=== Activity ===
Take the entries below and print, exactly, the stretch from the line containing "xor2_1 43, nor4_1 13, clkbuf_16 9, nand3_1 24" through the line containing "AOI/OAI and AO/OA,88,11.9", both included.

(Material for this task)

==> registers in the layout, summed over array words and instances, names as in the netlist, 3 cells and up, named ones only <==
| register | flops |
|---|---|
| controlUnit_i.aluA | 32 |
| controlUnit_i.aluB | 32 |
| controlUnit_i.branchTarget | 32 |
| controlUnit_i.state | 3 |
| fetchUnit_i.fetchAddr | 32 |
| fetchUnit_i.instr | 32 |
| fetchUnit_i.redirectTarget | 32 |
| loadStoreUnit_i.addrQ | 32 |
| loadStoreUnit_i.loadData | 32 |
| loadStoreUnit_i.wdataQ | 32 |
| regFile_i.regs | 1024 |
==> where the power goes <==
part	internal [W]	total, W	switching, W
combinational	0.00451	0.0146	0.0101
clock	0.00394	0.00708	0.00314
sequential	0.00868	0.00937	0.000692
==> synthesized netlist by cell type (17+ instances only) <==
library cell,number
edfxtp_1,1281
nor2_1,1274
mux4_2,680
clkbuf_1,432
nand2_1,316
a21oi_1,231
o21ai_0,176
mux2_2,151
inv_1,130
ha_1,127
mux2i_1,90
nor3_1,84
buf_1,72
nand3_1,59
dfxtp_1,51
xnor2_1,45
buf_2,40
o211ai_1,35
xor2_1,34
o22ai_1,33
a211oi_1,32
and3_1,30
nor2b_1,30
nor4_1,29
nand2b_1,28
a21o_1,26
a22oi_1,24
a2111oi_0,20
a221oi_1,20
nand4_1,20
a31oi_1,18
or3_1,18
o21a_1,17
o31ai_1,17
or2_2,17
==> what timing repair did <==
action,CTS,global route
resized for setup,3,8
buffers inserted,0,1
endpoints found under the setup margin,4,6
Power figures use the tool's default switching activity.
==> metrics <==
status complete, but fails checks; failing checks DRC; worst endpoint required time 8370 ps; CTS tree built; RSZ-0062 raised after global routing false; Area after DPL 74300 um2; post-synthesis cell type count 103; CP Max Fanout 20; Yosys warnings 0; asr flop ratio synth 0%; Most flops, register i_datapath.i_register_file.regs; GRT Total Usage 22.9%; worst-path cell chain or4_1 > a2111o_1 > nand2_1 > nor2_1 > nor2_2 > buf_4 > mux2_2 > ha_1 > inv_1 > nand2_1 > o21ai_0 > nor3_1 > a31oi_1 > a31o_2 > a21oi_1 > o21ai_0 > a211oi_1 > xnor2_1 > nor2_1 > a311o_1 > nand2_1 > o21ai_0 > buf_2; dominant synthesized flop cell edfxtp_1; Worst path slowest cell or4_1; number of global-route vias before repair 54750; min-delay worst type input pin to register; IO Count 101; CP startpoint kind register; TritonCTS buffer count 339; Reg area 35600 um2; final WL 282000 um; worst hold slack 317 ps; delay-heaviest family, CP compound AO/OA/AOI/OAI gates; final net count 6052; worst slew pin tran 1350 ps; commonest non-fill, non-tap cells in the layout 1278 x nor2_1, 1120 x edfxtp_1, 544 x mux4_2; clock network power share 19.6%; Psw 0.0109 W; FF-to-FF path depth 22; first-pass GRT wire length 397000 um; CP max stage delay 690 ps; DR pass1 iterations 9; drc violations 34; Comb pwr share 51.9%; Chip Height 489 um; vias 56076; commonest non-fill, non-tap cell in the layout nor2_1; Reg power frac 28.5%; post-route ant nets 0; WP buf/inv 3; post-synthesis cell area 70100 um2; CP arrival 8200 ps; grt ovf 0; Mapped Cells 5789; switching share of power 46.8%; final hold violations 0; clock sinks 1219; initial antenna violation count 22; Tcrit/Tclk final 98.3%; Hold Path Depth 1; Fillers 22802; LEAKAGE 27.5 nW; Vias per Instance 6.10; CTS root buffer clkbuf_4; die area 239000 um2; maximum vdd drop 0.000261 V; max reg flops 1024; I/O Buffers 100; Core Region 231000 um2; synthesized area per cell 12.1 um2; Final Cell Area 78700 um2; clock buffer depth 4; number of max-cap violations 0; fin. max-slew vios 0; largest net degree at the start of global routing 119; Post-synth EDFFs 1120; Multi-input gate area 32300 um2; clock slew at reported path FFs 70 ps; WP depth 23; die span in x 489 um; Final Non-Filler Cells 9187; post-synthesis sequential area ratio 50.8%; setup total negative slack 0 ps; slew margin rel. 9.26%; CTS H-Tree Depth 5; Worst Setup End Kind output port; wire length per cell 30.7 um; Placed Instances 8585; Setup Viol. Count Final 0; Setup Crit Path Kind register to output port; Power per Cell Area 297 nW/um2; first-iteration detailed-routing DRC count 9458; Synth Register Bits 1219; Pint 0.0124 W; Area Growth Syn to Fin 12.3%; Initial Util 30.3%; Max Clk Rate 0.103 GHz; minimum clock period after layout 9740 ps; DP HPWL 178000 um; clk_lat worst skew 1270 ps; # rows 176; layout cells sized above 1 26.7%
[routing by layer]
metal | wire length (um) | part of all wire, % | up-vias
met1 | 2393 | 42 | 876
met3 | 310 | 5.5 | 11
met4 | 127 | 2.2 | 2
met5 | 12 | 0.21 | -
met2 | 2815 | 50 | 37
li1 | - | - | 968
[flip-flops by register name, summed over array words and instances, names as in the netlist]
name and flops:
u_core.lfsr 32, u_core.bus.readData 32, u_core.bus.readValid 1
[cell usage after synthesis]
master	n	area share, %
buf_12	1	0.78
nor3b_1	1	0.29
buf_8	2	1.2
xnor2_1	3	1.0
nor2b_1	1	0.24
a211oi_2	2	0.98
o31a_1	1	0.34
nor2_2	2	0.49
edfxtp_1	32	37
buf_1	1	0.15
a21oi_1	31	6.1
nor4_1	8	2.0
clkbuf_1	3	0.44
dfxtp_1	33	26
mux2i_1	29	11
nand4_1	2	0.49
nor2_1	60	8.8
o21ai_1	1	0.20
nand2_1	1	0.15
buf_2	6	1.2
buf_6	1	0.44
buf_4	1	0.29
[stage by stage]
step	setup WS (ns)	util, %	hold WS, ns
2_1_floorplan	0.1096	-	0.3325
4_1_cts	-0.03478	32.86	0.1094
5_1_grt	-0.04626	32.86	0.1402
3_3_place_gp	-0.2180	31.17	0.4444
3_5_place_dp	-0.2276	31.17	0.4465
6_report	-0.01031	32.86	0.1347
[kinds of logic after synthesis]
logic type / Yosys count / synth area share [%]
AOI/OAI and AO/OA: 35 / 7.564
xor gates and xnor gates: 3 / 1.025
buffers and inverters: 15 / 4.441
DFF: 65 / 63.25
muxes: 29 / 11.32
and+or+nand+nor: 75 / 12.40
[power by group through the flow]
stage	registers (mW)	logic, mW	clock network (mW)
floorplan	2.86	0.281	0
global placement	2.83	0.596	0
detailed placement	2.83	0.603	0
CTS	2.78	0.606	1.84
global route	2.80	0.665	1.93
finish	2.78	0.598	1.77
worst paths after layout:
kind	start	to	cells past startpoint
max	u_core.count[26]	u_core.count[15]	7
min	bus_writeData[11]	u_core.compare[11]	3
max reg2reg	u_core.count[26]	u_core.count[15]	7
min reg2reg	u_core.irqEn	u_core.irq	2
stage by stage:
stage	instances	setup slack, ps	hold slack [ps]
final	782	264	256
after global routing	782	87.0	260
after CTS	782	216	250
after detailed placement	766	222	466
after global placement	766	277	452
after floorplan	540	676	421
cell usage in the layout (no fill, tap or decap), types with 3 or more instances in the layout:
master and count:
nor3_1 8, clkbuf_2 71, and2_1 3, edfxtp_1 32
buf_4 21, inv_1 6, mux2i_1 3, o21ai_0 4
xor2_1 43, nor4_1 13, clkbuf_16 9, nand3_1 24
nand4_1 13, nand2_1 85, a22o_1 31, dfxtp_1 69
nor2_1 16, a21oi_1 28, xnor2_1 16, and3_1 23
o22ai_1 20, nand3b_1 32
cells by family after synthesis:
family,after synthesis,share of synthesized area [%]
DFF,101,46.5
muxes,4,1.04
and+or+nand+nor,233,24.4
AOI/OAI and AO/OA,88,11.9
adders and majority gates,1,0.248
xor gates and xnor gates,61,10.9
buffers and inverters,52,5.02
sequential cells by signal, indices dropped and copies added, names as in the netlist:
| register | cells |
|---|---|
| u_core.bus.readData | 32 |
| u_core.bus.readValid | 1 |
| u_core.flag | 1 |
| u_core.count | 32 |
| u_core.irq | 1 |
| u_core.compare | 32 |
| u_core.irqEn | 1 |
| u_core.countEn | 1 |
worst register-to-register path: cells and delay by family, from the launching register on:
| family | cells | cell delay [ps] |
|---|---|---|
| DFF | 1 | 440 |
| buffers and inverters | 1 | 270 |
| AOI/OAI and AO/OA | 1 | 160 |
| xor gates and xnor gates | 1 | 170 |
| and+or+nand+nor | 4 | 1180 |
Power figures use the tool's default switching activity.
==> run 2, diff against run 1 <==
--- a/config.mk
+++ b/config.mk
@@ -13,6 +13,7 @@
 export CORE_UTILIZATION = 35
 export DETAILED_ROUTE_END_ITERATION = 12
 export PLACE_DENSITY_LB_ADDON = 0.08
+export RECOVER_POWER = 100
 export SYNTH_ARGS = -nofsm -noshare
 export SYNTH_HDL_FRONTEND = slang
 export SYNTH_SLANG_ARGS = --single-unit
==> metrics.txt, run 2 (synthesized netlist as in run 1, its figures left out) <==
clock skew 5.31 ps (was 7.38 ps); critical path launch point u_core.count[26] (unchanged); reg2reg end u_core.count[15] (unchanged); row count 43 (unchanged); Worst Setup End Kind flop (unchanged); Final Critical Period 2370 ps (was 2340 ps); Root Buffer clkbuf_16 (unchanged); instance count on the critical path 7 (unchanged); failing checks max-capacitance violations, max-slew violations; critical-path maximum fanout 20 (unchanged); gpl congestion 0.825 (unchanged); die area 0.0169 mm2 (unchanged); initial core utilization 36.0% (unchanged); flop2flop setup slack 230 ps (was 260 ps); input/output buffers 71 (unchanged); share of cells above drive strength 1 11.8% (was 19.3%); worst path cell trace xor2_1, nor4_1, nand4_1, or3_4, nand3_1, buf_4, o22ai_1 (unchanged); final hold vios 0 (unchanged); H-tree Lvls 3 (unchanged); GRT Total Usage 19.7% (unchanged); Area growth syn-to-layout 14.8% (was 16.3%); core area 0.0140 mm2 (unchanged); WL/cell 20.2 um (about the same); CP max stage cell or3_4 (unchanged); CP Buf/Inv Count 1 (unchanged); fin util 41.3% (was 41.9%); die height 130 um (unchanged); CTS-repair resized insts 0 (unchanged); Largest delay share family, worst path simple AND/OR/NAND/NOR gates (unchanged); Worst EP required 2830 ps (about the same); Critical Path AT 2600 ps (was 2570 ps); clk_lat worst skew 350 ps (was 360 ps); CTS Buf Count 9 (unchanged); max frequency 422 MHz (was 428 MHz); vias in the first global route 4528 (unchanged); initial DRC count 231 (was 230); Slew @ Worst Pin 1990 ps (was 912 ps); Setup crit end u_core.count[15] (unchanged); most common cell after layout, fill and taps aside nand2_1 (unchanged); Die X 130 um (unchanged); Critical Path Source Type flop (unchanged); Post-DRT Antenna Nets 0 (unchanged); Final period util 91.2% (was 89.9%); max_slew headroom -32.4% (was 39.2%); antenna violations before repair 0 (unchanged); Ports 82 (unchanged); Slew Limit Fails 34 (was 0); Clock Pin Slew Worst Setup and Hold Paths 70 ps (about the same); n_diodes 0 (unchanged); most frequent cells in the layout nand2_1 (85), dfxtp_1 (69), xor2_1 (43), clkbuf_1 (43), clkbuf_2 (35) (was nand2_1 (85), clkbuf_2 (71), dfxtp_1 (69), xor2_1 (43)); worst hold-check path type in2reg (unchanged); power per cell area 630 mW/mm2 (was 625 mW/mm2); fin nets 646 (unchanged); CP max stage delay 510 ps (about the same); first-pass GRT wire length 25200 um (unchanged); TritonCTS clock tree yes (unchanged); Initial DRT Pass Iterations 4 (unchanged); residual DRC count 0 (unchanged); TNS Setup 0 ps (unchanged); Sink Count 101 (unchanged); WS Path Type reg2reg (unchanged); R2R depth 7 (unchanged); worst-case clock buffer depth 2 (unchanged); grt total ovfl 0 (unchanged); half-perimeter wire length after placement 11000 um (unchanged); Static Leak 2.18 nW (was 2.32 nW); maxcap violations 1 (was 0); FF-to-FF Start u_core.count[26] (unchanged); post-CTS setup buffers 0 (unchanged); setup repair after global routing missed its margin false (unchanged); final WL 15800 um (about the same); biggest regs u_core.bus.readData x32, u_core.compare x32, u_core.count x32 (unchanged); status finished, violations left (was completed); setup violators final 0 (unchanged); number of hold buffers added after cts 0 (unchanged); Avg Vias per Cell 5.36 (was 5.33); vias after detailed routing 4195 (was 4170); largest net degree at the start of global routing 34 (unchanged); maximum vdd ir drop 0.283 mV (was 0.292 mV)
$ cat src/hw/socPkg.sv
`default_nettype none

package socPkg;

    // bus word and address widths
    typedef logic [31:0] dataT;
    typedef logic [15:0] addrT;
    typedef logic [3:0]  byteEnT;

    // device-side index widths
    typedef logic [7:0]  ramAddrT;
    typedef logic [1:0]  regAddrT;

    // address bits 15:12 pick the device
    typedef logic [3:0]  regionT;

    localparam regionT ramRegion    = 4'd0;
    localparam regionT timerRegion  = 4'd1;
    localparam regionT randomRegion = 4'd2;

    // timer register map
    localparam regAddrT timerControl = 2'd0;
    localparam regAddrT timerCompare = 2'd1;
    localparam regAddrT timerCount   = 2'd2;
    localparam regAddrT timerStatus  = 2'd3;

    // lfsr value after reset, also replaces a zero seed
    localparam dataT randomReset = 32'h0000_0001;
    // galois feedback mask
    localparam dataT randomTaps  = 32'h8020_0003;

    typedef enum logic [1:0] {idle, issue, pending, finish} busStateT;

endpackage

`default_nettype wire
$ cat src/hw/busIf.sv
`timescale 1ns/1ps
`default_nettype none

// one peripheral port between the controller and a device
interface busIf
    import socPkg::*;
();

    // controller side
    logic    read;
    logic    write;
    ramAddrT regAddr;
    dataT    writeData;
    byteEnT  byteEnable;

    // device side
    dataT    readData;
    logic    readValid;

    modport host (
        output read, write, regAddr, writeData, byteEnable,
        input  readData, readValid
    );

    modport device (
        input  read, write, regAddr, writeData, byteEnable,
        output readData, readValid
    );

endinterface

`default_nettype wire

$ cat src/hw/busController.sv
`timescale 1ns/1ps
`default_nettype none

module busController
    import socPkg::*;
(
    input  logic   clk,
    input  logic   rst,
    input  logic   read,
    input  logic   write,
    input  addrT   address,
    input  dataT   writeData,
    input  byteEnT byteEnable,
    output logic   waitRequest,
    output logic   readValid,
    output dataT   readData,
    busIf.host     ramBus,
    busIf.host     timerBus,
    busIf.host     randomBus
);

    busStateT state;
    logic     opRead;
    regionT   regionR;
    ramAddrT  indexR;
    dataT     writeDataR;
    byteEnT   byteEnableR;
    dataT     readDataR;
    logic     mapped;
    logic     issueRead;
    logic     issueWrite;
    logic     deviceValid;
    dataT     deviceData;

    // only three regions have a device behind them
    assign mapped = (address[15:12] == ramRegion) || (address[15:12] == timerRegion) ||
                    (address[15:12] == randomRegion);

    // stall the master until the access is done
    assign waitRequest = (read || write) && (state != finish);
    assign readValid   = (state == finish) && opRead;
    assign readData    = readDataR;

    // strobe pulse, single cycle in issue
    assign issueRead  = (state == issue) && opRead;
    assign issueWrite = (state == issue) && !opRead;

    assign ramBus.read       = issueRead && (regionR == ramRegion);
    assign ramBus.write      = issueWrite && (regionR == ramRegion);
    assign timerBus.read     = issueRead && (regionR == timerRegion);
    assign timerBus.write    = issueWrite && (regionR == timerRegion);
    assign randomBus.read    = issueRead && (regionR == randomRegion);
    assign randomBus.write   = issueWrite && (regionR == randomRegion);

    // payload fanned out to every port, strobes pick the target
    assign ramBus.regAddr       = indexR;
    assign ramBus.writeData     = writeDataR;
    assign ramBus.byteEnable    = byteEnableR;
    assign timerBus.regAddr     = indexR;
    assign timerBus.writeData   = writeDataR;
    assign timerBus.byteEnable  = byteEnableR;
    assign randomBus.regAddr    = indexR;
    assign randomBus.writeData  = writeDataR;
    assign randomBus.byteEnable = byteEnableR;

    // return path from the selected device
    always_comb begin
        case (regionR)
            ramRegion: begin
                deviceValid = ramBus.readValid;
                deviceData  = ramBus.readData;
            end
            timerRegion: begin
                deviceValid = timerBus.readValid;
                deviceData  = timerBus.readData;
            end
            randomRegion: begin
                deviceValid = randomBus.readValid;
                deviceData  = randomBus.readData;
            end
            default: begin
                deviceValid = 1'b0;
                deviceData  = '0;
            end
        endcase
    end

    always_ff @(posedge clk) begin
        if (rst) begin
            state  <= idle;
            opRead <= 1'b0;
        end else begin
            case (state)
                idle: begin
                    if (read || write) begin
                        opRead <= read;
                        // unmapped accesses skip the device
                        state  <= mapped ? issue : finish;
                    end
                end
                issue:   state <= opRead ? pending : finish;
                pending: begin
                    if (deviceValid) begin
                        state <= finish;
                    end
                end
                finish:  state <= idle;
                default: state <= idle;
            endcase
        end
    end

    // capture decode while idle, read data while pending
    always_ff @(posedge clk) begin
        if (state == idle) begin
            regionR     <= address[15:12];
            indexR      <= address[9:2];
            writeDataR  <= writeData;
            byteEnableR <= byteEnable;
            // zero stays for unmapped reads
            readDataR   <= '0;
        end else if ((state == pending) && deviceValid) begin
            readDataR   <= deviceData;
        end
    end

endmodule

`default_nettype wire

$ cat src/flat_wrapper.sv
// flat-port wrapper written by rule: the top's interface ports become plain ports
module busController_flat import socPkg::*;
  (clk, rst, read, write, address, writeData, byteEnable, waitRequest, readValid, readData, ramBus_read, ramBus_write, ramBus_regAddr, ramBus_writeData, ramBus_byteEnable, ramBus_readData, ramBus_readValid, timerBus_read, timerBus_write, timerBus_regAddr, timerBus_writeData, timerBus_byteEnable, timerBus_readData, timerBus_readValid, randomBus_read, randomBus_write, randomBus_regAddr, randomBus_writeData, randomBus_byteEnable, randomBus_readData, randomBus_readValid);
  busIf ramBus_i ();
  busIf timerBus_i ();
  busIf randomBus_i ();
  input  logic clk;
  input  logic rst;
  input  logic read;
  input  logic write;
  input  addrT address;
  input  dataT writeData;
  input  byteEnT byteEnable;
  output logic waitRequest;
  output logic readValid;
  output dataT readData;
  output wire logic [$bits(ramBus_i.read)-1:0] ramBus_read;
  output wire logic [$bits(ramBus_i.write)-1:0] ramBus_write;
  output wire logic [$bits(ramBus_i.regAddr)-1:0] ramBus_regAddr;
  output wire logic [$bits(ramBus_i.writeData)-1:0] ramBus_writeData;
  output wire logic [$bits(ramBus_i.byteEnable)-1:0] ramBus_byteEnable;
  input wire logic [$bits(ramBus_i.readData)-1:0] ramBus_readData;
  input wire logic [$bits(ramBus_i.readValid)-1:0] ramBus_readValid;
  output wire logic [$bits(timerBus_i.read)-1:0] timerBus_read;
  output wire logic [$bits(timerBus_i.write)-1:0] timerBus_write;
  output wire logic [$bits(timerBus_i.regAddr)-1:0] timerBus_regAddr;
  output wire logic [$bits(timerBus_i.writeData)-1:0] timerBus_writeData;
  output wire logic [$bits(timerBus_i.byteEnable)-1:0] timerBus_byteEnable;
  input wire logic [$bits(timerBus_i.readData)-1:0] timerBus_readData;
  input wire logic [$bits(timerBus_i.readValid)-1:0] timerBus_readValid;
  output wire logic [$bits(randomBus_i.read)-1:0] randomBus_read;
  output wire logic [$bits(randomBus_i.write)-1:0] randomBus_write;
  output wire logic [$bits(randomBus_i.regAddr)-1:0] randomBus_regAddr;
  output wire logic [$bits(randomBus_i.writeData)-1:0] randomBus_writeData;
  output wire logic [$bits(randomBus_i.byteEnable)-1:0] randomBus_byteEnable;
  input wire logic [$bits(randomBus_i.readData)-1:0] randomBus_readData;
  input wire logic [$bits(randomBus_i.readValid)-1:0] randomBus_readValid;
  assign ramBus_read = ramBus_i.read;
  assign ramBus_write = ramBus_i.write;
  assign ramBus_regAddr = ramBus_i.regAddr;
  assign ramBus_writeData = ramBus_i.writeData;
  assign ramBus_byteEnable = ramBus_i.byteEnable;
  assign ramBus_i.readData = ramBus_readData;
  assign ramBus_i.readValid = ramBus_readValid;
  assign timerBus_read = timerBus_i.read;
  assign timerBus_write = timerBus_i.write;
  assign timerBus_regAddr = timerBus_i.regAddr;
  assign timerBus_writeData = timerBus_i.writeData;
  assign timerBus_byteEnable = timerBus_i.byteEnable;
  assign timerBus_i.readData = timerBus_readData;
  assign timerBus_i.readValid = timerBus_readValid;
  assign randomBus_read = randomBus_i.read;
  assign randomBus_write = randomBus_i.write;
  assign randomBus_regAddr = randomBus_i.regAddr;
  assign randomBus_writeData = randomBus_i.writeData;
  assign randomBus_byteEnable = randomBus_i.byteEnable;
  assign randomBus_i.readData = randomBus_readData;
  assign randomBus_i.readValid = randomBus_readValid;
  busController u_core (.clk(clk), .rst(rst), .read(read), .write(write), .address(address), .writeData(writeData), .byteEnable(byteEnable), .waitRequest(waitRequest), .readValid(readValid), .readData(readData), .ramBus(ramBus_i), .timerBus(timerBus_i), .randomBus(randomBus_i));
endmodule
### src/hw/vis_pkg.sv
package vis_pkg;

   // --------------------------------------------------
   // default prefetch geometry
   // --------------------------------------------------
   localparam int VIS_COUNT = 24;   // blocks per bank
   localparam int VIS_CBITS = 5;    // block counter width
   localparam int VIS_BSIZE = 24;   // words per block
   localparam int VIS_BBITS = 5;    // word counter width
   localparam int VIS_WIDTH = 32;   // correlator data width
   localparam int VIS_XBITS = 2;    // pending swaps, at most 3 queued

   // --------------------------------------------------
   // state encodings
   // --------------------------------------------------

   // wishbone read master
   typedef enum logic [1:0] {
      FETCH_IDLE = 2'd0,   // waiting for start
      FETCH_BUS  = 2'd1,   // cycle open, waiting for ack
      FETCH_NEXT = 2'd2    // idle gap, step counters
   } fetch_state_e;

   // occupancy of the local sram buffer
   typedef enum logic [1:0] {
      BUF_EMPTY   = 2'd0,  // free for the next bank
      BUF_FILLING = 2'd1,  // prefetch under way
      BUF_FULL    = 2'd2   // holding a bank until streamed out
   } buf_state_e;

endpackage
### src/hw/vis_top.sv
`timescale 1ns/1ps

module vis_top #(
   parameter int COUNT = vis_pkg::VIS_COUNT,
   parameter int CBITS = vis_pkg::VIS_CBITS,
   parameter int BSIZE = vis_pkg::VIS_BSIZE,
   parameter int BBITS = vis_pkg::VIS_BBITS,
   parameter int WIDTH = vis_pkg::VIS_WIDTH,
   parameter int XBITS = vis_pkg::VIS_XBITS,
   localparam int ABITS = CBITS + BBITS   // block and word fields
) (
   input  logic               clk_i,
   input  logic               rst_i,
   input  logic               switch_i,     // bank swap pulse
   input  logic               streamed_i,   // readout finished

   // wishbone classic master toward correlator memory
   output logic               cyc_o,
   output logic               stb_o,
   output logic               we_o,
   output logic [ABITS-1:0]   adr_o,
   output logic [WIDTH/8-1:0] sel_o,
   input  logic               ack_i,
   input  logic [WIDTH-1:0]   dat_i,

   // local sram
   output logic               sram_ce_o,
   output logic               sram_we_o,
   output logic [ABITS-1:0]   sram_ad_o,
   output logic [WIDTH/8-1:0] sram_be_o,
   output logic [WIDTH-1:0]   sram_di_o,

   // status
   output logic               newblock_o,
   output logic [WIDTH-1:0]   checksum_o,
   output logic               overflow_o
);

   logic             start_w;
   logic             done_w;
   logic             beat_w;
   logic [ABITS-1:0] beat_adr_w;
   logic [WIDTH-1:0] beat_dat_w;
   logic             last_w;

   // --------------------------------------------------
   // queue -> fetch -> store
   // --------------------------------------------------
   vis_bank_queue #(
      .XBITS (XBITS)
   ) vis_bank_queue_i (
      .clk_i      (clk_i),
      .rst_i      (rst_i),
      .switch_i   (switch_i),
      .streamed_i (streamed_i),
      .done_i     (done_w),
      .start_o    (start_w),
      .overflow_o (overflow_o)
   );

   vis_fetch #(
      .COUNT (COUNT),
      .CBITS (CBITS),
      .BSIZE (BSIZE),
      .BBITS (BBITS),
      .WIDTH (WIDTH),
      .ABITS (ABITS)
   ) vis_fetch_i (
      .clk_i      (clk_i),
      .rst_i      (rst_i),
      .start_i    (start_w),
      .cyc_o      (cyc_o),
      .stb_o      (stb_o),
      .we_o       (we_o),
      .adr_o      (adr_o),
      .sel_o      (sel_o),
      .ack_i      (ack_i),
      .dat_i      (dat_i),
      .beat_o     (beat_w),
      .beat_adr_o (beat_adr_w),
      .beat_dat_o (beat_dat_w),
      .last_o     (last_w),
      .done_o     (done_w)
   );

   vis_store #(
      .WIDTH (WIDTH),
      .ABITS (ABITS)
   ) vis_store_i (
      .clk_i      (clk_i),
      .rst_i      (rst_i),
      .beat_i     (beat_w),
      .beat_adr_i (beat_adr_w),
      .beat_dat_i (beat_dat_w),
      .last_i     (last_w),
      .sram_ce_o  (sram_ce_o),
      .sram_we_o  (sram_we_o),
      .sram_ad_o  (sram_ad_o),
      .sram_be_o  (sram_be_o),
      .sram_di_o  (sram_di_o),
      .newblock_o (newblock_o),
      .checksum_o (checksum_o)
   );

endmodule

(End Material for this task)

=== Task result ===
xor2_1 43, nor4_1 13, clkbuf_16 9, nand3_1 24
nand4_1 13, nand2_1 85, a22o_1 31, dfxtp_1 69
nor2_1 16, a21oi_1 28, xnor2_1 16, and3_1 23
o22ai_1 20, nand3b_1 32
cells by family after synthesis:
family,after synthesis,share of synthesized area [%]
DFF,101,46.5
muxes,4,1.04
and+or+nand+nor,233,24.4
AOI/OAI and AO/OA,88,11.9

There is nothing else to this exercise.